Projeleri yaparsınız…

İhaleye çıkarsınız…

Hak ediş karşılığı öder. O da iyi bir şeydir. Hak ediş geldikçe oradan ödenecek. Ama şu an tasarrufu bizde. Gelir mi gelmez mi noktası yok. Bizim şehrimize tahsis edilmiş. İhaleleri yapıldıkça ve hak edişleri geldikçe tıkır tıkır ödenecek inşallah…''
 

*
 

Vallahi bu cevaba gülmedim desem yalan söylemiş olurum…

İnşallah, maşallaha kaldık yine desenize diye kendi kendime söylendim…
 

*
 

Sevgili Kahramanmaraş halkı…

Korkmayın, Avrupa Birliğinden alınan hibe ve kredi desteği hak ediş olmadan gelmeyecekmiş…

Şu an projeler ihale aşamasındaymış…

İhale bitince alt yapı yatırımlarına başlanacakmış… (görev süresi yeterse?)

İş yapıldıkça Avrupa Birliğinden alınan hibe ve kredi finansmanının hak ediş oranında parası gelip ödenecekmiş…

Korkmayın, korkmayın…

Sonbahar ayı yaklaşıyor, ardına kış, bahara ne kaldı ki?
 

*
 

Hani Nasreddin hoca eşeğin kulağına eğilip:

Herkesin diline pelesenk olmuş ''Ölme eşeğim ölme hikayesi var ya''

Hikâye bu:

''Memlekette kıtlık olunca ve de kış da gelip çatınca, Hoca, eşeğinin her gün arpasını azaltmaya ve hayvanın günlük payından kesmeye mecbur kalmış. Hoca hayvana yem verirken onunla konuşur gibi yapar; “Aman benim emektar eşeğim, sakın açlıktan ölme. Senin için on dönüm yonca ektirdim. Hele bir bahar gelsin, hepsi de senin olacak, bol bol yonca yiyeceksin. Yalnız şimdi biraz tasarruf etmemiz lazım.” deyip, arpayı günden güne azaltırmış.

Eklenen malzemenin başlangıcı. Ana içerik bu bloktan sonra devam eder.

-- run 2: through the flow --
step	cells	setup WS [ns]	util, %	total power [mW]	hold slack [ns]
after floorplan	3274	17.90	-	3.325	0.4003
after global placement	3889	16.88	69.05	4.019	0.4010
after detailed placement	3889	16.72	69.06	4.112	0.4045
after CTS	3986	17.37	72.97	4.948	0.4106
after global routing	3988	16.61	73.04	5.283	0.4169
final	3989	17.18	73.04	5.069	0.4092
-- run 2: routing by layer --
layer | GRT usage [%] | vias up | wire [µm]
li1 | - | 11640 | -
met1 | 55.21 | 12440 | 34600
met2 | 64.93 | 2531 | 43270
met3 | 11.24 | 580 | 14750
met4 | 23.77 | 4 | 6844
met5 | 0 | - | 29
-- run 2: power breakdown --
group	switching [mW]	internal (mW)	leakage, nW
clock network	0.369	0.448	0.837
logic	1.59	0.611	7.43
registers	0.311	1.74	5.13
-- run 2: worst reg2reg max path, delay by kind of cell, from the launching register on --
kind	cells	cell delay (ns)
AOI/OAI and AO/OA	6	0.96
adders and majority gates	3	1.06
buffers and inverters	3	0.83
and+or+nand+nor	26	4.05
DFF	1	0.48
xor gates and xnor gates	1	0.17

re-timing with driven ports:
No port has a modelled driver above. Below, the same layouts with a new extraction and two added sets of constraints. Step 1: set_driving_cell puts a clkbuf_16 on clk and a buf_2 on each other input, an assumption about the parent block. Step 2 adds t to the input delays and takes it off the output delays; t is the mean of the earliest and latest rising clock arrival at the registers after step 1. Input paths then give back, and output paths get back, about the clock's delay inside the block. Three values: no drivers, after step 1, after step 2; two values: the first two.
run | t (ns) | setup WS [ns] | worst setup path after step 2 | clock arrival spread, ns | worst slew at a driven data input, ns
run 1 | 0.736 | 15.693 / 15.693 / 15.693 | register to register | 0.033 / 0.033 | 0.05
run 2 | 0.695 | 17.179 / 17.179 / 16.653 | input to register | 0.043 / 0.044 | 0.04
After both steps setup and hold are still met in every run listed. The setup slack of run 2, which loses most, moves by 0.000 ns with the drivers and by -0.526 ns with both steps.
This design comes from an exercise in tuning for a short achievable clock period and few clock cycles per item on the open sky130 flow, not from production work.
Only simulation tests tie the RTL to the original design; equivalence was not proved.
No activity file was given, so power comes from the tool's default toggle rates.

==> flow/design.v <==
module irrx (
    input  wire        clk,
    input  wire        rst,
    input  wire        cmd_valid,
    output wire        cmd_ready,
    input  wire [31:0] cmd_data,
    output reg         rsp_valid,
    output reg  [31:0] rsp_data,
    output reg         mem_en,
    output reg         mem_we,
    output reg  [15:0] mem_addr,
    output reg  [7:0]  mem_wdata,
    input  wire [7:0]  mem_rdata
);
    localparam [1:0] S_UNINIT = 2'd0, S_AWAIT = 2'd1, S_ASSEMBLE = 2'd2, S_ERROR = 2'd3;
    localparam [3:0] O_CONT = 4'd0, O_BOUND = 4'd1, O_SESS = 4'd2, O_CMD = 4'd3;
    localparam [3:0] E_TOVF = 4'd1, E_UNREC = 4'd2, E_FMT = 4'd3, E_SHORT = 4'd4,
                     E_UNEXP = 4'd5, E_BOVF = 4'd6, E_SMALL = 4'd7, E_NOINIT = 4'd8,
                     E_ILL = 4'd9, E_OOR = 4'd10;
    localparam [1:0] K_DATA = 2'd0, K_SAME = 2'd1, K_REP = 2'd2;
    localparam [15:0] HDR_SIZE = 16'd22;
    reg [1:0]  st;
    reg [15:0] cap;
    reg [3:0]  err_kind;
    reg [14:0] lm;
    reg [14:0] ls;
    reg        lmv;
    reg [19:0] eacc;
    localparam [5:0]
        F_IDLE   = 6'd0,
        F_DEC    = 6'd1,
        F_RESP   = 6'd2,
        F_ZERO   = 6'd3,
        F_STAT1  = 6'd4,
        F_STAT2  = 6'd5,
        F_RDONE  = 6'd6,    
        F_RF1    = 6'd7,
        F_RF2    = 6'd8,
        F_RF3    = 6'd9,
        F_RF4    = 6'd10,
        F_RF5    = 6'd11,
        F_RF6    = 6'd12,
        F_RF7    = 6'd13,
        F_RF8    = 6'd14,
        F_L1     = 6'd15,
        F_L2     = 6'd16,
        F_L3     = 6'd17,
        F_L4     = 6'd18,
        F_L5     = 6'd19,
        F_L6     = 6'd20,
        F_L7     = 6'd21,
        F_LW     = 6'd22,
        F_A1     = 6'd23,
        F_A2     = 6'd24,
        F_A3     = 6'd25,
        F_A4     = 6'd26,
        F_A5     = 6'd27,
        F_A6     = 6'd28,
        F_A7     = 6'd29,
        F_B1     = 6'd30,
        F_BW     = 6'd31,
        F_SW     = 6'd32,
        F_Q1     = 6'd33,
        F_Q2     = 6'd34,
        F_Q3     = 6'd35,
        F_Q4     = 6'd36,
        F_C0     = 6'd38,
        F_C1     = 6'd39,
        F_C2     = 6'd40,
        F_SEAL   = 6'd41,
        F_LOFF   = 6'd42;
    reg [5:0]  fs;
    reg [31:0] cmd;
    reg [7:0]  fmt;       
    reg [7:0]  nfr;       
    reg [15:0] p;         
    reg [15:0] q;         
    reg [15:0] kb;        
    reg [13:0] qbc;       
    reg [7:0]  tmp;       
    reg [15:0] cnt;       
    reg [16:0] off;       
    reg [2:0]  widx;      
    reg [1:0]  lkind;     
    reg [1:0]  lfmt;      
    reg [19:0] enew;      
    reg        bit_v;     
    assign cmd_ready = (fs == F_IDLE);
    wire is_init   = (cmd & 32'hFFFF0000) == 32'h10000000;
    wire is_mark   = (cmd & 32'hFF000000) == 32'h21000000;
    wire is_space  = (cmd & 32'hFF000000) == 32'h20000000;
    wire is_sample = is_mark | is_space;
    wire is_rdcnt  = cmd == 32'h30000000;
    wire is_rdfrm  = (cmd & 32'hFFFFFC00) == 32'h40000000;
    wire is_rdbyte = (cmd & 32'hFFFF0000) == 32'h50000000;
    wire is_rdstat = (cmd & 32'hFFFFFFFC) == 32'h60000000;
    wire [23:0] dur   = cmd[23:0];
    wire [14:0] d     = cmd[14:0];
    wire [15:0] c16   = cmd[15:0];
    wire [7:0]  index = cmd[7:0];
    wire [1:0]  rfsel = cmd[9:8];
    wire [1:0]  rssel = cmd[1:0];
    function in_rng;
        input [14:0] v;
        input [14:0] lo;
        input [14:0] hi;
        begin
            in_rng = (v >= lo) && (v <= hi);
        end
    endfunction
    wire nec_m  = in_rng(lm, 15'd7194, 15'd10790);
    wire nec_s  = in_rng(d,  15'd3597, 15'd5395);
    wire nec_r  = in_rng(d,  15'd1799, 15'd2697);
    wire kad_m  = in_rng(lm, 15'd2720, 15'd4080);
    wire kad_s  = in_rng(d,  15'd1360, 15'd2040);
    wire kad_r  = in_rng(d,  15'd2720, 15'd4080);
    wire sony_m = in_rng(lm, 15'd1920, 15'd2880);
    reg       lead_ok;
    reg [1:0] lead_fmt;
    reg [1:0] lead_kind;
    always @(*) begin
        lead_ok   = 1'b1;
        lead_fmt  = 2'd0;
        lead_kind = K_DATA;
        if (nec_m && (nec_s || nec_r)) begin
            lead_fmt  = 2'd1;
            lead_kind = nec_s ? K_DATA : K_REP;
        end else if (kad_m && (kad_s || kad_r)) begin
            lead_fmt  = 2'd2;
            lead_kind = kad_s ? K_DATA : K_REP;
        end else if (sony_m) begin
            lead_fmt  = 2'd3;
            lead_kind = K_DATA;
        end else begin
            lead_ok   = 1'b0;
        end
    end
    reg [14:0] s0lo, s0hi, s1lo, s1hi, lmlo, lmhi;
    reg        info_mark;
    always @(*) begin
        case (fmt[1:0])
            2'd1: begin
                s0lo = 15'd450;  s0hi = 15'd674;  s1lo = 15'd1349; s1hi = 15'd2023;
                lmlo = 15'd7194; lmhi = 15'd10790; info_mark = 1'b0;
            end
            2'd2: begin
                s0lo = 15'd340;  s0hi = 15'd510;  s1lo = 15'd1020; s1hi = 15'd1530;
                lmlo = 15'd2720; lmhi = 15'd4080; info_mark = 1'b0;
            end
            default: begin
                s0lo = 15'd480;  s0hi = 15'd720;  s1lo = 15'd960;  s1hi = 15'd1440;
                lmlo = 15'd1920; lmhi = 15'd2880; info_mark = 1'b1;
            end
        endcase
    end
    wire in_s0  = in_rng(d, s0lo, s0hi);
    wire in_s1  = in_rng(d, s1lo, s1hi);
    wire in_lm  = in_rng(d, lmlo, lmhi);
    wire is_info = (cmd[24] == info_mark);
    wire [1:0]  kind     = kb[15:14];
    wire [13:0] bc       = kb[13:0];
    wire [13:0] bc_bytes = {3'd0, bc[13:3]} + {13'd0, (bc[2:0] != 3'd0)};
    wire        boundary = (d > s0hi) && (d > s1hi) && (bc[2:0] == 3'd0) && in_lm;
    wire [16:0] pay_addr = {1'b0, p} + 17'd4 + {6'd0, bc[13:3]};
    wire [13:0] bc_inc   = bc + 14'd1;
    wire [20:0] eacc_sum = {1'b0, eacc} + {6'd0, d};
    wire [19:0] eacc_sat = eacc_sum[20] ? 20'hFFFFF : eacc_sum[19:0];
    wire [20:0] lead_sum = {6'd0, lm} + {6'd0, d};
    wire [19:0] lead_e   = lead_sum[20] ? 20'hFFFFF : lead_sum[19:0];
    wire [16:0] prev_end = {1'b0, p} + 17'd4 +
                           ((kind == K_DATA) ? {3'd0, bc_bytes} : 17'd0);
    wire [16:0] next_off = prev_end + {16'd0, prev_end[0]};
    task respond;
        input [3:0]  o;
        input [3:0]  k;
        input [15:0] dat;
        begin
            rsp_data <= {o, k, 8'h00, dat};
            fs       <= F_RESP;
        end
    endtask
    task sess_err;
        input [3:0] k;
        begin
            st       <= S_ERROR;
            err_kind <= k;
            respond(O_SESS, k, 16'h0000);
        end
    endtask
    task mem_rd;
        input [15:0] a;
        begin
            mem_en   <= 1'b1;
            mem_we   <= 1'b0;
            mem_addr <= a;
        end
    endtask
    task mem_wr;
        input [15:0] a;
        input [7:0]  v;
        begin
            mem_en    <= 1'b1;
            mem_we    <= 1'b1;
            mem_addr  <= a;
            mem_wdata <= v;
        end
    endtask
    reg rd_wait;
    always @(posedge clk) begin
        if (rst) begin
            st        <= S_UNINIT;
            cap       <= 16'd0;
            err_kind  <= 4'd0;
            lm        <= 15'd0;
            ls        <= 15'd0;
            lmv       <= 1'b0;
            eacc      <= 20'd0;
            fs        <= F_IDLE;
            rsp_valid <= 1'b0;
            mem_en    <= 1'b0;
            mem_we    <= 1'b0;
            rd_wait   <= 1'b0;
        end else begin
            rsp_valid <= 1'b0;
            mem_en    <= 1'b0;
            mem_we    <= 1'b0;
            rd_wait   <= 1'b0;
            if (rd_wait) begin
            end else begin
            case (fs)
            F_IDLE: begin
                if (cmd_valid) begin
                    cmd <= cmd_data;
                    fs  <= F_DEC;
                end
            end
            F_RESP: begin
                rsp_valid <= 1'b1;
                fs        <= F_IDLE;
            end
            F_DEC: begin
                if (is_rdstat) begin
                    case (rssel)
                        2'd0: begin
                            if (st == S_UNINIT)
                                respond(O_CONT, 4'd0, {4'd0, err_kind, 3'd0, lmv, 2'd0, st});
                            else begin
                                mem_rd(16'd0); rd_wait <= 1'b1;
                                fs <= F_STAT1;
                            end
                        end
                        2'd1: respond(O_CONT, 4'd0, {1'b0, lm});
                        2'd2: respond(O_CONT, 4'd0, {1'b0, ls});
                        default: respond(O_CONT, 4'd0, cap);
                    endcase
                end else if (is_init) begin
                    if (c16 < HDR_SIZE) begin
                        st       <= S_UNINIT;
                        cap      <= 16'd0;
                        err_kind <= E_SMALL;
                        lmv      <= 1'b0;
                        respond(O_SESS, E_SMALL, 16'h0000);
                    end else begin
                        cnt <= 16'd0;
                        fs  <= F_ZERO;
                    end
                end else if (!(is_sample || is_rdcnt || is_rdfrm || is_rdbyte)) begin
                    respond(O_CMD, E_ILL, 16'h0000);
                end else if (st == S_UNINIT) begin
                    respond(O_CMD, E_NOINIT, 16'h0000);
                end else if (is_rdcnt) begin
                    mem_rd(16'd1); rd_wait <= 1'b1;
                    fs <= F_RDONE;
                end else if (is_rdbyte) begin
                    if (c16 >= cap)
                        respond(O_CMD, E_OOR, 16'h0000);
                    else begin
                        mem_rd(c16); rd_wait <= 1'b1;
                        fs <= F_RDONE;
                    end
                end else if (is_rdfrm) begin
                    mem_rd(16'd1); rd_wait <= 1'b1;
                    fs <= F_RF1;
                end else begin
                    if (st == S_ERROR) begin
                        respond(O_SESS, err_kind, 16'h0000);
                    end else if (dur > 24'h007FFF) begin
                        sess_err(E_TOVF);
                    end else if (st == S_AWAIT) begin
                        if (is_mark) begin
                            lm  <= d;
                            lmv <= 1'b1;
                            respond(O_CONT, 4'd0, 16'h0000);
                        end else if (!lmv) begin
                            respond(O_CONT, 4'd0, 16'h0000);
                        end else begin
                            ls  <= d;
                            lmv <= 1'b0;
                            if (!lead_ok) begin
                                sess_err(E_UNREC);
                            end else begin
                                lfmt  <= lead_fmt;
                                lkind <= lead_kind;
                                enew  <= lead_e;
                                mem_rd(16'd0); rd_wait <= 1'b1;
                                fs <= F_L1;
                            end
                        end
                    end else begin
                        mem_rd(16'd0); rd_wait <= 1'b1;
                        fs <= F_A1;
                    end
                end
            end
            F_ZERO: begin
                mem_wr(cnt, 8'h00);
                cnt <= cnt + 16'd1;
                if (cnt == c16 - 16'd1) begin
                    cap      <= c16;
                    st       <= S_AWAIT;
                    err_kind <= 4'd0;
                    lm       <= 15'd0;
                    ls       <= 15'd0;
                    lmv      <= 1'b0;
                    eacc     <= 20'd0;
                    respond(O_CONT, 4'd0, 16'h0000);
                end
            end
            F_STAT1: begin
                fmt <= mem_rdata;
                mem_rd(16'd1); rd_wait <= 1'b1;
                fs <= F_STAT2;
            end
            F_STAT2: begin
                respond(O_CONT, 4'd0, {mem_rdata[3:0], err_kind, 3'd0, lmv, fmt[1:0], st});
            end
            F_RDONE: begin
                respond(O_CONT, 4'd0, {8'd0, mem_rdata});
            end
            F_RF1: begin
                if (index >= mem_rdata)
                    respond(O_CMD, E_OOR, 16'h0000);
                else begin
                    mem_rd(16'd2 + {7'd0, index, 1'b0}); rd_wait <= 1'b1;
                    fs <= F_RF2;
                end
            end
            F_RF2: begin
                p[7:0] <= mem_rdata;
                mem_rd(16'd3 + {7'd0, index, 1'b0}); rd_wait <= 1'b1;
                fs <= F_RF3;
            end
            F_RF3: begin
                p[15:8] <= mem_rdata;
                case (rfsel)
                    2'd0: begin
                        mem_rd({mem_rdata, p[7:0]}); rd_wait <= 1'b1;
                        fs <= F_RF4;
                    end
                    2'd1: begin
                        mem_rd({mem_rdata, p[7:0]} + 16'd2); rd_wait <= 1'b1;
                        fs <= F_RF4;
                    end
                    2'd2: begin
                        mem_rd({mem_rdata, p[7:0]} + 16'd1); rd_wait <= 1'b1;
                        fs <= F_RF6;
                    end
                    default: respond(O_CONT, 4'd0, {mem_rdata, p[7:0]});
                endcase
            end
            F_RF4: begin
                tmp <= mem_rdata;
                mem_rd(p + ((rfsel == 2'd1) ? 16'd3 : 16'd1)); rd_wait <= 1'b1;
                fs <= F_RF5;
            end
            F_RF5: begin
                respond(O_CONT, 4'd0, {mem_rdata, tmp});
            end
            F_RF6: begin
                if (mem_rdata[7:6] == K_SAME) begin
                    mem_rd(16'd2); rd_wait <= 1'b1;
                    fs <= F_RF7;
                end else
                    respond(O_CONT, 4'd0, p + 16'd4);
            end
            F_RF7: begin
                tmp <= mem_rdata;
                mem_rd(16'd3); rd_wait <= 1'b1;
                fs <= F_RF8;
            end
            F_RF8: begin
                respond(O_CONT, 4'd0, {mem_rdata, tmp} + 16'd4);
            end
            F_L1: begin
                fmt <= mem_rdata;
                if (mem_rdata != 8'd0 && mem_rdata != {6'd0, lfmt})
                    sess_err(E_FMT);
                else begin
                    mem_rd(16'd1); rd_wait <= 1'b1;
                    fs <= F_L2;
                end
            end
            F_L2: begin
                nfr <= mem_rdata;
                if (mem_rdata == 8'd10)
                    sess_err(E_BOVF);
                else if (mem_rdata == 8'd0) begin
                    off <= {1'b0, HDR_SIZE};
                    fs  <= F_L7;
                end else begin
                    mem_rd(16'd2 + {7'd0, mem_rdata - 8'd1, 1'b0}); rd_wait <= 1'b1;
                    fs <= F_L3;
                end
            end
            F_L3: begin
                p[7:0] <= mem_rdata;
                mem_rd(16'd3 + {7'd0, nfr - 8'd1, 1'b0}); rd_wait <= 1'b1;
                fs <= F_L4;
            end
            F_L4: begin
                p[15:8] <= mem_rdata;
                mem_rd({mem_rdata, p[7:0]}); rd_wait <= 1'b1;
                fs <= F_L5;
            end
            F_L5: begin
                kb[7:0] <= mem_rdata;
                mem_rd(p + 16'd1); rd_wait <= 1'b1;
                fs <= F_L6;
            end
            F_L6: begin
                kb[15:8] <= mem_rdata;
                fs <= F_LOFF;
            end
            F_LOFF: begin
                off <= next_off;
                fs  <= F_L7;
            end
            F_L7: begin
                if (off + 17'd4 > {1'b0, cap})
                    sess_err(E_BOVF);
                else begin
                    widx <= 3'd0;
                    fs   <= F_LW;
                end
            end
            F_LW: begin
                widx <= widx + 3'd1;
                case (widx)
                    3'd0: mem_wr(16'd2 + {7'd0, nfr, 1'b0}, off[7:0]);
                    3'd1: mem_wr(16'd3 + {7'd0, nfr, 1'b0}, off[15:8]);
                    3'd2: mem_wr(off[15:0], 8'h00);
                    3'd3: mem_wr(off[15:0] + 16'd1, {lkind, 6'd0});
                    3'd4: mem_wr(off[15:0] + 16'd2, enew[11:4]);
                    3'd5: mem_wr(off[15:0] + 16'd3, enew[19:12]);
                    3'd6: mem_wr(16'd1, nfr + 8'd1);
                    default: begin
                        if (fmt == 8'd0)
                            mem_wr(16'd0, {6'd0, lfmt});
                        eacc <= enew;
                        st   <= S_ASSEMBLE;
                        respond(O_CONT, 4'd0, 16'h0000);
                    end
                endcase
            end
            F_A1: begin
                fmt <= mem_rdata;
                mem_rd(16'd1); rd_wait <= 1'b1;
                fs <= F_A2;
            end
            F_A2: begin
                nfr <= mem_rdata;
                mem_rd(16'd2 + {7'd0, mem_rdata - 8'd1, 1'b0}); rd_wait <= 1'b1;
                fs <= F_A3;
            end
            F_A3: begin
                p[7:0] <= mem_rdata;
                mem_rd(16'd3 + {7'd0, nfr - 8'd1, 1'b0}); rd_wait <= 1'b1;
                fs <= F_A4;
            end
            F_A4: begin
                p[15:8] <= mem_rdata;
                mem_rd({mem_rdata, p[7:0]}); rd_wait <= 1'b1;
                fs <= F_A5;
            end
            F_A5: begin
                kb[7:0] <= mem_rdata;
                mem_rd(p + 16'd1); rd_wait <= 1'b1;
                fs <= F_A6;
            end
            F_A6: begin
                kb[15:8] <= mem_rdata;
                fs <= F_A7;
            end
            F_A7: begin
                enew <= eacc_sat;
                if (!is_info) begin
                    if (d < s0lo)
                        sess_err(E_SHORT);
                    else begin
                        widx <= 3'd2;
                        fs   <= F_BW;
                    end
                end else if (in_s0 || in_s1) begin
                    bit_v <= !in_s0;
                    if (kind == K_REP)
                        sess_err(E_UNEXP);
                    else if (bc == 14'h3FFF)
                        sess_err(E_BOVF);
                    else if (bc[2:0] == 3'd0) begin
                        if (pay_addr >= {1'b0, cap})
                            sess_err(E_BOVF);
                        else begin
                            mem_wr(pay_addr[15:0], {!in_s0, 7'd0});
                            widx <= 3'd0;
                            fs   <= F_BW;
                        end
                    end else begin
                        mem_rd(pay_addr[15:0]); rd_wait <= 1'b1;
                        fs <= F_B1;
                    end
                end else if (boundary) begin
                    fs <= F_SEAL;
                end else begin
                    sess_err(E_UNEXP);
                end
            end
            F_B1: begin
                mem_wr(pay_addr[15:0], mem_rdata | ({bit_v, 7'd0} >> bc[2:0]));
                widx <= 3'd0;
                fs   <= F_BW;
            end
            F_BW: begin
                widx <= widx + 3'd1;
                case (widx)
                    3'd0: mem_wr(p, bc_inc[7:0]);
                    3'd1: mem_wr(p + 16'd1, {kind, bc_inc[13:8]});
                    3'd2: mem_wr(p + 16'd2, enew[11:4]);
                    default: begin
                        mem_wr(p + 16'd3, enew[19:12]);
                        eacc <= enew;
                        respond(O_CONT, 4'd0, 16'h0000);
                    end
                endcase
            end
            F_SEAL: begin
                if (nfr == 8'd1 || kind != K_DATA)
                    fs <= F_SW;
                else begin
                    mem_rd(16'd2); rd_wait <= 1'b1;
                    fs <= F_Q1;
                end
            end
            F_Q1: begin
                q[7:0] <= mem_rdata;
                mem_rd(16'd3); rd_wait <= 1'b1;
                fs <= F_Q2;
            end
            F_Q2: begin
                q[15:8] <= mem_rdata;
                mem_rd({mem_rdata, q[7:0]}); rd_wait <= 1'b1;
                fs <= F_Q3;
            end
            F_Q3: begin
                qbc[7:0] <= mem_rdata;
                mem_rd(q + 16'd1); rd_wait <= 1'b1;
                fs <= F_Q4;
            end
            F_Q4: begin
                qbc[13:8] <= mem_rdata[5:0];
                if ({mem_rdata[5:0], qbc[7:0]} != bc)
                    fs <= F_SW;
                else begin
                    cnt <= 16'd0;
                    fs  <= F_C0;
                end
            end
            F_C0: begin
                if (cnt[13:0] == bc_bytes) begin
                    mem_wr(p + 16'd1, {K_SAME, bc[13:8]});
                    fs <= F_SW;
                end else begin
                    mem_rd(p + 16'd4 + cnt); rd_wait <= 1'b1;
                    fs <= F_C1;
                end
            end
            F_C1: begin
                tmp <= mem_rdata;
                mem_rd(q + 16'd4 + cnt); rd_wait <= 1'b1;
                fs <= F_C2;
            end
            F_C2: begin
                if (mem_rdata != tmp)
                    fs <= F_SW;
                else begin
                    cnt <= cnt + 16'd1;
                    fs  <= F_C0;
                end
            end
            F_SW: begin
                st  <= S_AWAIT;
                lm  <= d;
                lmv <= 1'b1;
                respond(O_BOUND, 4'd0, 16'h0000);
            end
            default: fs <= F_IDLE;
            endcase
            end
        end
    end
endmodule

Buna alışamayan eşek günden güne zayıflamış, iskeleti çıkmış ve bir sabah Hoca, ahıra girince eşeğin ölüsüyle karşılaşmış, “Vah zavallı eşeğim vah? Tam tasarrufa alışmıştın ama ecel sana zaman tanımadı. Yemyeşil yoncalara hasret gittin.” demiş.''
 

*
 

E, şimdi kış gelecek…


YAZININ TAMAMINI OKUMAK İÇİN TIKLAYINIZ...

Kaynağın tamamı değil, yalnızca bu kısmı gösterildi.